For maximum flow regime, as one of the characteristic modes of airlift, to establish patterns of changes in hydrodynamic parameters of the circular water-air flow in a vertical height of the lift tube gas-liquid lift.
4. Presentation of the material and results.
When the ring structure water-air flow in a vertical lift tube airlift will be understood per se, in which the liquid film thickness δ (z) moves along the inner wall and the gas from the droplet and closely related fluid inclusions forms the core of the flow. Gas-liquid flow between the core and liquid film mass transfer occurs due to entrainment and deposition of droplets.
Animated gif 1.1 - start-up airlift (positions: 1 - vozduhopodayuschaya pipe, 2 - Mixer 3 - supply tube, 4 - Lifting pipe, 5 - air purge)
(Number of shots - 21, the number of repetitions is unlimited, the amount of 109KV, created in Easy GIF Animator 2.0)
Picture 1.2 - The scheme of the ring structure of airlift water-air flow in the lift tube airlift
Picture 1.3 - Curves of mean velocity components of water-air flow in a circular pipe lift airlift
Solving a system of equations taking into account the mass exchange between the nucleus and a homogeneous film of the wall of the ring structure of two-phase flow for airlifts to lift pipe diameter D = 20 ÷ 400 mm and lengths of the H + h = 5 ÷ 50 m and the relative geometric immersions α = 0,05 ÷ 0, 20 could not be found. Explain the possible use of a limited range of empirical relationships for determining the droplet mass transfer between the core gas-liquid flow and the wall film. In addition, these relationships appear to have been obtained for conditions different from those in the water-gas-liquid flow lifts. Therefore, the empirical dependence of the intensity of mass exchange between the core and the annular film flow in the airlift require experimental clarification. To be able to quantify the workflow airlift of water-air mixture of the ring structure calculations were performed assuming no mass transfer between the core flow and the wall film and the condition of constant film thickness over the entire height of lift tube.Quantitative calculations using a mathematical model of gas-liquid workflow lift the ring structure of water-air flow were made for airlifts to lift pipe diameter D = 100 ÷ 250 mm and lengths of the H + h = 11,7 ÷ 31,2 m, the geometric mixing dives h = 1, 28 ÷ 4,32 m (relative geometric immersions α = 0,070 ÷ 0,205). The comparison between the calculated and experimentally determined innings airlifts in the optimal mode and the mode of maximum flow in a circular structure of the mixture, and comparing the calculated and experimental flow rate characteristics of the lift with a lifting pipe D = 150 mm, H + h = 11,7 m calculations were performed with both Using a mathematical model with a constant pressure in the mixer given by "r-const», and with a constant geometrical immersion mixer «h-const» and the calculation of head loss in pipe flow by the method used for the nozzles.

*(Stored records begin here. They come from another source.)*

[src/rtl/ptw_pkg.sv]
package ptw_pkg;
    localparam int unsigned WORD_W  = 32;
    localparam int unsigned OFF_W   = 12;
    localparam int unsigned IDX_W   = 10;
    localparam int unsigned BIG_OFF = OFF_W + IDX_W;

    localparam int unsigned B_PRES  = 0;
    localparam int unsigned B_WR    = 1;
    localparam int unsigned B_USR   = 2;
    localparam int unsigned B_REF   = 5;
    localparam int unsigned B_MOD   = 6;
    localparam int unsigned B_BIG   = 7;

    typedef enum logic [2:0] {
        ST_IDLE, ST_RD1, ST_WT1, ST_RD2, ST_WT2, ST_WB1, ST_WB2, ST_DONE
    } walk_state_t;

    typedef struct packed {
        logic hit;
        logic prot;
        logic wr;
        logic usr;
    } fault_t;

    function automatic logic [WORD_W-1:0] slot_addr(
        input logic [WORD_W-1:0] base, input logic [IDX_W-1:0] idx);
        return {base[WORD_W-1:OFF_W], idx, 2'b00};
    endfunction
endpackage

[src/rtl/ptw_check.sv]
module ptw_check
    import ptw_pkg::*;
(
    input  logic [WORD_W-1:0] entry,
    input  logic              par_wr,
    input  logic              par_usr,
    input  logic              is_final,
    input  logic              acc_write,
    input  logic              acc_user,
    output logic              present,
    output logic              perm_ok,
    output logic              eff_wr,
    output logic              eff_usr,
    output logic              need_wb,
    output logic [WORD_W-1:0] upd_entry
);
    logic set_mod;

    always_comb begin
        present   = entry[B_PRES];
        eff_wr    = par_wr & entry[B_WR];
        eff_usr   = par_usr & entry[B_USR];
        perm_ok   = (!acc_user || eff_usr) && (!(acc_user && acc_write) || eff_wr);
        set_mod   = is_final & acc_write;
        need_wb   = !entry[B_REF] || (set_mod && !entry[B_MOD]);
        upd_entry = entry;
        upd_entry[B_REF] = 1'b1;
        if (set_mod) upd_entry[B_MOD] = 1'b1;
    end
endmodule

[src/rtl/ptw_port.sv]
module ptw_port
    import ptw_pkg::*;
(
    input  walk_state_t       state,
    input  logic [WORD_W-1:0] root_q,
    input  logic [WORD_W-1:0] va_q,
    input  logic [WORD_W-1:0] e1_q,
    input  logic [WORD_W-1:0] e1_upd_q,
    input  logic [WORD_W-1:0] e2_upd_q,
    output logic              mem_req_valid,
    output logic              mem_req_we,
    output logic [WORD_W-1:0] mem_req_addr,
    output logic [WORD_W-1:0] mem_req_wdata
);
    logic [WORD_W-1:0] dir_addr, tbl_addr;

    assign dir_addr = slot_addr(root_q, va_q[WORD_W-1 -: IDX_W]);
    assign tbl_addr = slot_addr(e1_q, va_q[OFF_W +: IDX_W]);

    always_comb begin
        mem_req_valid = 1'b0;
        mem_req_we    = 1'b0;
        mem_req_addr  = dir_addr;
        mem_req_wdata = '0;
        unique case (state)
            ST_RD1: mem_req_valid = 1'b1;
            ST_RD2: begin
                mem_req_valid = 1'b1;
                mem_req_addr  = tbl_addr;
            end
            ST_WB1: begin
                mem_req_valid = 1'b1;
                mem_req_we    = 1'b1;
                mem_req_wdata = e1_upd_q;
            end
            ST_WB2: begin
                mem_req_valid = 1'b1;
                mem_req_we    = 1'b1;
                mem_req_addr  = tbl_addr;
                mem_req_wdata = e2_upd_q;
            end
            default: ;
        endcase
    end
endmodule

Model of "r-const» also used to calculate the hydrodynamic parameters of the circular water-air flow in air-lift with lifting pipe D = 150 mm, H + h = 11,7 m, although the geometric characteristics of the supply pipe is known for the lift (d = 30 mm, l = 460 mm). Application experimentally measured pressure in the mixer, which in the range of flow rates of compressed air has a relatively stable value of PCM = 14.9 kPa.
The deviation of the calculated feed airlifts in the optimal treatment and maximum feed rates of the experimental evidence for the ring structure does not exceed 30%.

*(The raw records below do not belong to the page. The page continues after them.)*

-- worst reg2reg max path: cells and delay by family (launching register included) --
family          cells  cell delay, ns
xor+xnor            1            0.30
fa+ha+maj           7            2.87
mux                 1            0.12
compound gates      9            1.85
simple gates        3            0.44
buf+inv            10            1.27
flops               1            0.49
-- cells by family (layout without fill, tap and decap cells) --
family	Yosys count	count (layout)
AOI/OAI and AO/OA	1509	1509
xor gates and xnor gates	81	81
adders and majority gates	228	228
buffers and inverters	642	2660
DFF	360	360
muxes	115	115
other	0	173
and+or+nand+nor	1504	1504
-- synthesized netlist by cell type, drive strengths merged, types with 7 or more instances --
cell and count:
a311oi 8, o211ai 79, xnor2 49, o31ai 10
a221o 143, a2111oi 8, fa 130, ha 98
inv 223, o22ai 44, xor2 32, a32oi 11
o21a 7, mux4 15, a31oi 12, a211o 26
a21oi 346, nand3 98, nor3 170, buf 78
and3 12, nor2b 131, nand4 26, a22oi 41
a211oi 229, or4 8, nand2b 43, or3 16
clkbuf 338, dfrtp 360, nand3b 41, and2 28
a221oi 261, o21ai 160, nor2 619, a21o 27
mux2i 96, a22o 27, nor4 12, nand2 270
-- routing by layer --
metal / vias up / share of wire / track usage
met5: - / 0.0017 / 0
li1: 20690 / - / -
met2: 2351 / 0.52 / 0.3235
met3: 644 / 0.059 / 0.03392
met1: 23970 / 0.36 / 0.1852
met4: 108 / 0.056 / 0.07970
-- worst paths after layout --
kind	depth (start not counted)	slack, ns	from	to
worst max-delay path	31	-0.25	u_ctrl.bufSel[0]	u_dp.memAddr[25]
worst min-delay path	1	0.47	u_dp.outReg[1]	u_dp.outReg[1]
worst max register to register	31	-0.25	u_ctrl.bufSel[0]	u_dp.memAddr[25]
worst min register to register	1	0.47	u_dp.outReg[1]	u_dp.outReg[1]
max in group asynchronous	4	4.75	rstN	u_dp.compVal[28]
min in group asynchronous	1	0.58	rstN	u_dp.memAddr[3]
$ cat config.mk
export PLATFORM = sky130hd
export DESIGN_NAME = ccd_issue_logic
export DESIGN_NICKNAME = d
export VERILOG_FILES = /design/src/rtl/ccd_pkg.sv /design/src/rtl/ccd_issue_logic.sv
export SDC_FILE = /design/constraint.sdc
export NUM_CORES = 1
export LEC_CHECK = 0
export ABC_CLOCK_PERIOD_IN_PS = 6100
export BUFFER_PORTS_ARGS = -buffer_cell sky130_fd_sc_hd__buf_2
export CORE_AREA = 5 5 42 44
export DETAILED_ROUTE_END_ITERATION = 7
export DIE_AREA = 0 0 47 49
export PLACE_DENSITY_LB_ADDON = 0.12
export SLEW_MARGIN = 30
export SYNTH_ARGS = -nofsm -noshare
export SYNTH_HDL_FRONTEND = slang
export SYNTH_SLANG_ARGS = --single-unit
$ cat constraint.sdc
create_clock -name vclk -period 6.1
set_input_delay 1.22 -clock vclk [all_inputs]
set_output_delay 1.22 -clock vclk [all_outputs]
set_load 0.01 [all_outputs]
$ cat src/rtl/ccd_pkg.sv
package ccd_pkg;
  typedef enum logic [1:0] {
    KIND_RD  = 2'b00,
    KIND_WR  = 2'b01,
    KIND_ACT = 2'b10,
    KIND_PRE = 2'b11
  } cmd_kind_e;

  function automatic logic is_column(input logic [1:0] kind);
    return kind == KIND_RD || kind == KIND_WR;
  endfunction
endpackage
`src/rtl/eeprom_status_guard.sv`:
```
module eeprom_status_guard #(
  parameter int AW = 9
) (
  input  logic          clk,
  input  logic          rst_n,
  input  logic          wren_stb,
  input  logic          wrdi_stb,
  input  logic          wel_clr,
  input  logic          wrsr_stb,
  input  logic [7:0]    wrsr_data,
  input  logic          commit_stb,
  input  logic          wp_n,
  input  logic          busy,
  input  logic [AW-1:0] qry_addr,
  output logic [7:0]    status,
  output logic          status_wr_ok,
  output logic          array_wr_ok
);

  logic       wel;
  logic [1:0] bp;
  logic       pend;
  logic [1:0] pend_bp;
  logic [1:0] top;
  logic       fenced;

  assign top = qry_addr[AW-1 -: 2];

  always_comb begin
    case (bp)
      2'b00:   fenced = 1'b0;
      2'b01:   fenced = (top == 2'b11);
      2'b10:   fenced = top[1];
      default: fenced = 1'b1;
    endcase
  end

  assign status       = {4'hF, bp, wel, busy};
  assign status_wr_ok = wel & wp_n & ~busy;
  assign array_wr_ok  = status_wr_ok & ~fenced;

  always_ff @(posedge clk or negedge rst_n) begin
    if (!rst_n) begin
      wel     <= 1'b0;
      bp      <= 2'b00;
      pend    <= 1'b0;
      pend_bp <= 2'b00;
    end else begin
      if (wel_clr)
        wel <= 1'b0;
      else if (!busy && wrdi_stb)
        wel <= 1'b0;
      else if (!busy && wren_stb)
        wel <= 1'b1;

      if (!wp_n)
        pend <= 1'b0;
      else if (commit_stb)
        pend <= 1'b0;
      else if (wrsr_stb && status_wr_ok) begin
        pend    <= 1'b1;
        pend_bp <= wrsr_data[3:2];
      end

      if (commit_stb && pend && wp_n)
        bp <= pend_bp;
    end
  end

endmodule


```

Thus, even without the gas-liquid mass transfer between the core flow and near-wall film of the developed mathematical model satisfactorily describes the workflow of a ring structure airlift water-air flow.

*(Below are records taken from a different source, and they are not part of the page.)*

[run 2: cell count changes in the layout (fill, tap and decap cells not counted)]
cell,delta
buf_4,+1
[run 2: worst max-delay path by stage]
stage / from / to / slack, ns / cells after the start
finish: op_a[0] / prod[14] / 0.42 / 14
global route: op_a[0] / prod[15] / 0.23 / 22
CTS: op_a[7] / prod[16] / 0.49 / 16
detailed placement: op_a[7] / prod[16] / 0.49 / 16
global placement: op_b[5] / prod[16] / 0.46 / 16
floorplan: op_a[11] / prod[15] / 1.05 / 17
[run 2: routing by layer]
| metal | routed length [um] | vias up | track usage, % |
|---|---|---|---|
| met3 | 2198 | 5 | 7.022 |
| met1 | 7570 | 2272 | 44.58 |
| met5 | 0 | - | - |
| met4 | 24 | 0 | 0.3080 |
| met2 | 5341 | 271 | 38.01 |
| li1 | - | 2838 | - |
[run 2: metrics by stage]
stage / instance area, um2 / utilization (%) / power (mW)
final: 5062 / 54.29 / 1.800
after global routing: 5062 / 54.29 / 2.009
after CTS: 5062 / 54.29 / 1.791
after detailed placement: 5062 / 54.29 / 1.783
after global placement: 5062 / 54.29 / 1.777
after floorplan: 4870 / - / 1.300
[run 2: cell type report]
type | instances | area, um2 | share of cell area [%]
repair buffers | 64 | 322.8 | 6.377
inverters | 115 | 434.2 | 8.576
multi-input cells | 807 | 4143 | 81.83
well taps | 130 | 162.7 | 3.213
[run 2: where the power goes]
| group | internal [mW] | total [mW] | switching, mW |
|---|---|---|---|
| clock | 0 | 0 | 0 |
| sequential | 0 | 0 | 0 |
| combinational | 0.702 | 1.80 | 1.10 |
**src/rtl/spi_eep_pkg.sv**
```systemverilog
package spi_eep_pkg;

  localparam logic [7:0] CMD_ARM    = 8'h06;
  localparam logic [7:0] CMD_DISARM = 8'h04;

  typedef enum logic [2:0] {
    PH_OPCODE,
    PH_ADDR,
    PH_WDATA,
    PH_RDATA,
    PH_IDLE
  } phase_e;

  // write opcode: 0000x010
  function automatic logic op_is_write(input logic [7:0] b);
    return (b[7:4] == 4'h0) && (b[2:0] == 3'b010);
  endfunction

  // read opcode: 0000x011
  function automatic logic op_is_read(input logic [7:0] b);
    return (b[7:4] == 4'h0) && (b[2:0] == 3'b011);
  endfunction

  // high-order address bit carried by the opcode
  function automatic logic op_hi_bit(input logic [7:0] b);
    return b[3];
  endfunction

endpackage

```
**src/rtl/spi_eep_sync.sv**
```systemverilog
module spi_eep_sync #(
  parameter int STAGES = 2
) (
  input  logic clk,
  input  logic rst_n,
  input  logic sclk,
  input  logic mosi,
  input  logic cs_n,
  output logic sclk_rise,
  output logic sclk_fall,
  output logic mosi_s,
  output logic cs_low,
  output logic cs_rise
);

  // bit 2: cs_n, bit 1: sclk, bit 0: mosi
  localparam logic [2:0] IDLE_VEC = 3'b100;

  logic [2:0] pipe [STAGES];
  logic [2:0] last;
  logic [2:0] cur;

  for (genvar g = 0; g < STAGES; g++) begin : g_stage
    if (g == 0) begin : g_first
      always_ff @(posedge clk or negedge rst_n) begin
        if (!rst_n) pipe[g] <= IDLE_VEC;
        else        pipe[g] <= {cs_n, sclk, mosi};
      end
    end else begin : g_next
      always_ff @(posedge clk or negedge rst_n) begin
        if (!rst_n) pipe[g] <= IDLE_VEC;
        else        pipe[g] <= pipe[g-1];
      end
    end
  end

  assign cur = pipe[STAGES-1];

  always_ff @(posedge clk or negedge rst_n) begin
    if (!rst_n) last <= IDLE_VEC;
    else        last <= cur;
  end

  assign sclk_rise = ~cur[2] &  cur[1] & ~last[1];
  assign sclk_fall = ~cur[2] & ~cur[1] &  last[1];
  assign cs_rise   =  cur[2] & ~last[2];
  assign cs_low    = ~cur[2];
  assign mosi_s    =  cur[0];

endmodule

```
**src/rtl/spi_eep_cmd.sv**
```systemverilog
module spi_eep_cmd
  import spi_eep_pkg::*;
#(
  parameter int ADDR_BYTES = 1,
  localparam int ALO_W  = 8 * ADDR_BYTES,
  localparam int ADDR_W = ALO_W + 1
) (
  input  logic              clk,
  input  logic              rst_n,
  input  logic              sclk_rise,
  input  logic              cs_rise,
  input  logic              mosi_s,
  output logic              commit_valid,
  output logic [ADDR_W-1:0] commit_addr,
  output logic [7:0]        commit_data,
  output logic              rd_load,
  output logic [ADDR_W-1:0] rd_start,
  output logic              rd_active
);

  localparam int AC_W = (ADDR_BYTES > 1) ? $clog2(ADDR_BYTES) : 1;
  localparam logic [AC_W-1:0] LAST_AB = AC_W'(ADDR_BYTES - 1);

  phase_e            phase;
  logic [2:0]        bit_cnt;
  logic [7:0]        sh;
  logic              wel;
  logic              is_rd;
  logic              hi_bit;
  logic              have_data;
  logic [AC_W-1:0]   abyte_cnt;
  logic [ALO_W-1:0]  addr_lo;
  logic [7:0]        data_q;

  // named internal events
  logic [7:0]        byte_in;
  logic              byte_done;
  logic              at_boundary;
  logic              commit_ok;
  logic [ALO_W+7:0]  addr_cat;
  logic              last_abyte;

  assign byte_in     = {sh[6:0], mosi_s};
  assign byte_done   = sclk_rise && (bit_cnt == 3'd7);
  assign at_boundary = (bit_cnt == 3'd0);
  assign commit_ok   = cs_rise && (phase == PH_WDATA) && have_data && at_boundary && wel;
  assign addr_cat    = {addr_lo, byte_in};
  assign last_abyte  = (abyte_cnt == LAST_AB);

  always_ff @(posedge clk or negedge rst_n) begin
    if (!rst_n) begin
      phase        <= PH_OPCODE;
      bit_cnt      <= 3'd0;
      sh           <= 8'd0;
      wel          <= 1'b0;
      is_rd        <= 1'b0;
      hi_bit       <= 1'b0;
      have_data    <= 1'b0;
      abyte_cnt    <= '0;
      addr_lo      <= '0;
      data_q       <= 8'd0;
      commit_valid <= 1'b0;
      commit_addr  <= '0;
      commit_data  <= 8'd0;
      rd_load      <= 1'b0;
    end else begin
      commit_valid <= 1'b0;
      rd_load      <= 1'b0;
      if (cs_rise) begin
        phase     <= PH_OPCODE;
        bit_cnt   <= 3'd0;
        have_data <= 1'b0;
        abyte_cnt <= '0;
        if (commit_ok) begin
          commit_valid <= 1'b1;
          commit_addr  <= {hi_bit, addr_lo};
          commit_data  <= data_q;
          wel          <= 1'b0;
        end
      end else if (sclk_rise) begin
        sh      <= byte_in;
        bit_cnt <= bit_cnt + 3'd1;
        if (byte_done) begin
          unique case (phase)
            PH_OPCODE: begin
              if (byte_in == CMD_ARM) begin
                wel   <= 1'b1;
                phase <= PH_IDLE;
              end else if (byte_in == CMD_DISARM) begin
                wel   <= 1'b0;
                phase <= PH_IDLE;
              end else if (op_is_write(byte_in) && wel) begin
                hi_bit <= op_hi_bit(byte_in);
                is_rd  <= 1'b0;
                phase  <= PH_ADDR;
              end else if (op_is_read(byte_in)) begin
                hi_bit <= op_hi_bit(byte_in);
                is_rd  <= 1'b1;
                phase  <= PH_ADDR;
              end else begin
                phase <= PH_IDLE;
              end
            end
            PH_ADDR: begin
              addr_lo <= addr_cat[ALO_W-1:0];
              if (last_abyte) begin
                phase   <= is_rd ? PH_RDATA : PH_WDATA;
                rd_load <= is_rd;
              end else begin
                abyte_cnt <= abyte_cnt + AC_W'(1);
              end
            end
            PH_WDATA: begin
              data_q    <= byte_in;
              have_data <= 1'b1;
            end
            default: ;
          endcase
        end
      end
    end
  end

  assign rd_start  = {hi_bit, addr_lo};
  assign rd_active = (phase == PH_RDATA);


  commit_one_cycle_chk: assert property (@(posedge clk) disable iff (!rst_n)
    commit_valid |=> !commit_valid);


  arm_drop_after_commit_chk: assert property (@(posedge clk) disable iff (!rst_n)
    commit_valid |-> !wel);


  arm_gate_chk: assert property (@(posedge clk) disable iff (!rst_n)
    commit_valid |-> $past(wel));


  mid_byte_drop_chk: assert property (@(posedge clk) disable iff (!rst_n)
    (cs_rise && !at_boundary) |=> (!commit_valid && (wel == $past(wel))));


  unarmed_write_skip_chk: assert property (@(posedge clk) disable iff (!rst_n)
    (phase == PH_OPCODE && byte_done && op_is_write(byte_in) && !wel)
      |=> (phase == PH_IDLE));

endmodule

```
**src/rtl/spi_eep_rdout.sv**
```systemverilog
module spi_eep_rdout #(
  parameter int ADDR_W = 9
) (
  input  logic              clk,
  input  logic              rst_n,
  input  logic              sclk_fall,
  input  logic              cs_rise,
  input  logic              rd_load,
  input  logic [ADDR_W-1:0] rd_start,
  input  logic              rd_active,
  input  logic [7:0]        rd_data,
  output logic [ADDR_W-1:0] rd_addr,
  output logic              miso
);

  localparam logic [ADDR_W-1:0] ADDR_STEP = ADDR_W'(1);

  logic [7:0] out_sh;
  logic [2:0] out_cnt;
  logic       miso_q;
  logic       byte_start;

  assign byte_start = (out_cnt == 3'd0);

  always_ff @(posedge clk or negedge rst_n) begin
    if (!rst_n) begin
      rd_addr <= '0;
      out_sh  <= 8'd0;
      out_cnt <= 3'd0;
      miso_q  <= 1'b0;
    end else if (cs_rise) begin
      miso_q  <= 1'b0;
      out_cnt <= 3'd0;
    end else if (rd_load) begin
      rd_addr <= rd_start;
      out_cnt <= 3'd0;
    end else if (sclk_fall && rd_active) begin
      if (byte_start) begin
        miso_q  <= rd_data[7];
        out_sh  <= {rd_data[6:0], 1'b0};
        rd_addr <= rd_addr + ADDR_STEP;
      end else begin
        miso_q <= out_sh[7];
        out_sh <= {out_sh[6:0], 1'b0};
      end
      out_cnt <= out_cnt + 3'd1;
    end
  end

  assign miso = miso_q;


  miso_hold_chk: assert property (@(posedge clk) disable iff (!rst_n)
    (!sclk_fall && !cs_rise) |=> $stable(miso_q));

endmodule

```
**src/rtl/spi_eeprom_front.sv**
```systemverilog
module spi_eeprom_front #(
  parameter int ADDR_BYTES  = 1,
  parameter int SYNC_STAGES = 2,
  localparam int ADDR_W     = 8 * ADDR_BYTES + 1
) (
  input  logic              clk,
  input  logic              rst_n,
  input  logic              sclk,
  input  logic              mosi,
  input  logic              cs_n,
  output logic              miso,
  output logic              commit_valid,
  output logic [ADDR_W-1:0] commit_addr,
  output logic [7:0]        commit_data,
  output logic [ADDR_W-1:0] rd_addr,
  input  logic [7:0]        rd_data
);

  logic              sclk_rise;
  logic              sclk_fall;
  logic              mosi_s;
  logic              cs_low;
  logic              cs_rise;
  logic              rd_load;
  logic [ADDR_W-1:0] rd_start;
  logic              rd_active;

  spi_eep_sync #(.STAGES(SYNC_STAGES)) u_sync (
    .clk       (clk),
    .rst_n     (rst_n),
    .sclk      (sclk),
    .mosi      (mosi),
    .cs_n      (cs_n),
    .sclk_rise (sclk_rise),
    .sclk_fall (sclk_fall),
    .mosi_s    (mosi_s),
    .cs_low    (cs_low),
    .cs_rise   (cs_rise)
  );

  spi_eep_cmd #(.ADDR_BYTES(ADDR_BYTES)) u_cmd (
    .clk          (clk),
    .rst_n        (rst_n),
    .sclk_rise    (sclk_rise),
    .cs_rise      (cs_rise),
    .mosi_s       (mosi_s),
    .commit_valid (commit_valid),
    .commit_addr  (commit_addr),
    .commit_data  (commit_data),
    .rd_load      (rd_load),
    .rd_start     (rd_start),
    .rd_active    (rd_active)
  );

  spi_eep_rdout #(.ADDR_W(ADDR_W)) u_rd (
    .clk       (clk),
    .rst_n     (rst_n),
    .sclk_fall (sclk_fall),
    .cs_rise   (cs_rise),
    .rd_load   (rd_load),
    .rd_start  (rd_start),
    .rd_active (rd_active),
    .rd_data   (rd_data),
    .rd_addr   (rd_addr),
    .miso      (miso)
  );


  no_commit_while_selected_chk: assert property (@(posedge clk) disable iff (!rst_n)
    (cs_low && !cs_rise) |=> !commit_valid);

endmodule

```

Analysis of the distribution of pressure and water-air flow capacity of the ring structure is made on the example of air-lift with lifting the pipe diameter D = 150 mm, a length of H + h = 11,7 m, the flow tube diameter d = 30 mm and length l = 460 mm with a geometric embedding of the mixer h = 2,4 m (relative geometric immersion mixer α = 0,205).
Been assumed validity of the use of mathematical models of the workflow with the ring structure airlift water-air flow in the whole range of changes in air flow, quantitative calculations are made at constant pressure in the mixer "r-const», equal to the experimentally measured RSM = 0.152 kg/cm2 (14.9 kPa .)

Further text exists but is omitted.